The Intergovernmental Panel on Climate Change (IPCC) has repeatedly warned of melting glaciers, rising sea levels, floods for some regions, droughts and heat waves for others, which could be mitigated if carbon emissions peaked by 2015, but predictions do not bode well.
The World Bank announced that efforts to counter climate change are more about adaptation now than mitigation, and the IPCC special report from March 2012 seeks to address the question of “Managing the Risks of Extreme Events and Disasters to Advance Climate Change Adaptation”, suggesting that the worst is still to come.
In 2011, the United Nations announced that the world had passed the milestone of 7 billion inhabitants while the “bottom billion” still live in poverty. With birth rates booming and adding 75 million to the global population each year, projections show that we will reach 8 billion by 2025.
For the first time in history, more people live in cities than in rural areas, and many more are moving to urban centers to find what they hope will be a better, richer life. Horizontal slums and vertical skyscrapers are growing apace; global demand for energy is rising exponentially.
As an international communications exercise, the United Nations made 2012 the year of “sustainable energy for all”. This translates into raising awareness about the need to increase access to electricity mainly in developing countries in Africa and Asia.
The energy challenge is colossal for these continents where – like industrialized countries – the price to pay for the transition to renewables is still too expensive. For both, potential returns are too far off, which means most countries and companies are not investing enough.
The human quest for survival is damaging the Earth, ultimately spelling our own demise. With the end of easy oil in sight now, Alberta, Canada, is literally scraping away swathes of earth to process tar sands into refined oil. The process is devastating for locals and for the boreal forests.
Equally expensive is the ‘cracking’ or ‘fracking’ process of injecting huge quantities of water into the Earth to extract shale gas. The United States is already hooked, and Europe is following quickly. The impact on nature is still unknown, but just because you cannot see gas does not make it clean.

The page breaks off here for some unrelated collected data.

### config.mk
export PLATFORM = sky130hd
export DESIGN_NAME = cp0_intctrl_flat
export DESIGN_NICKNAME = d
export VERILOG_FILES = /design/src/rtl/cp0_intctrl_if.sv /design/src/rtl/cp0_intctrl.sv /design/src/flat_wrapper.sv
export SDC_FILE = /design/constraint.sdc
export NUM_CORES = 1
export LEC_CHECK = 0
export ABC_CLOCK_PERIOD_IN_PS = 2600
export CAP_MARGIN = 15
export CORE_AREA = 2 2 48 50
export CTS_CLUSTER_DIAMETER = 60
export DETAILED_ROUTE_END_ITERATION = 8
export DIE_AREA = 0 0 50 52
export PLACE_DENSITY_LB_ADDON = 0.08
export SLEW_MARGIN = 20
export SYNTH_ARGS = -nofsm -noshare
export SYNTH_HDL_FRONTEND = slang
export SYNTH_SLANG_ARGS = --single-unit
### constraint.sdc
create_clock -name clk -period 2.6 [get_ports clk]
set_clock_uncertainty 0.1 [all_clocks]
set_input_delay 0.26 -clock clk [delete_from_list [all_inputs] [get_ports clk]]
set_output_delay 0.26 -clock clk [all_outputs]
set_load 0.02 [all_outputs]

Nuclear power is an even more controversial source of energy even though it emits zero carbon dioxide. Despite nuclear fallout risks, China, India, and Turkey are building power plants. Critics and proponents realize that in the near future nuclear will fill the gap in the slow transition to renewables.
Europe is a world leader in the development of renewables with an offshore wind potential on the North Sea that surpasses its current dependence on Arabian oil. As ever, the challenge for Europe is how to coordinate and harness this wind potential a lot faster and for a lot more people.
On the global renewable energy market, China leads the solar panel industry, and has the biggest wind farms as well as the largest hydropower dam. China sees that there is money in this burgeoning sector and with its massive population it has no choice but to move rapidly towards greater sustainability.
China is actually doing more than the United States to combat climate change. Meanwhile, in the Arab world trash is piling up along railways and streets. In industrialized countries, what trash we can expunge to space now orbits the Earth, making us look increasingly like a gray planet.
The more these issues are recognized, the better informed we will be to live more sustainable lives. For this to happen, governments need to give their citizens more economic incentives to use energy more efficiently, while also opening opportunities for the private sector to invest more readily.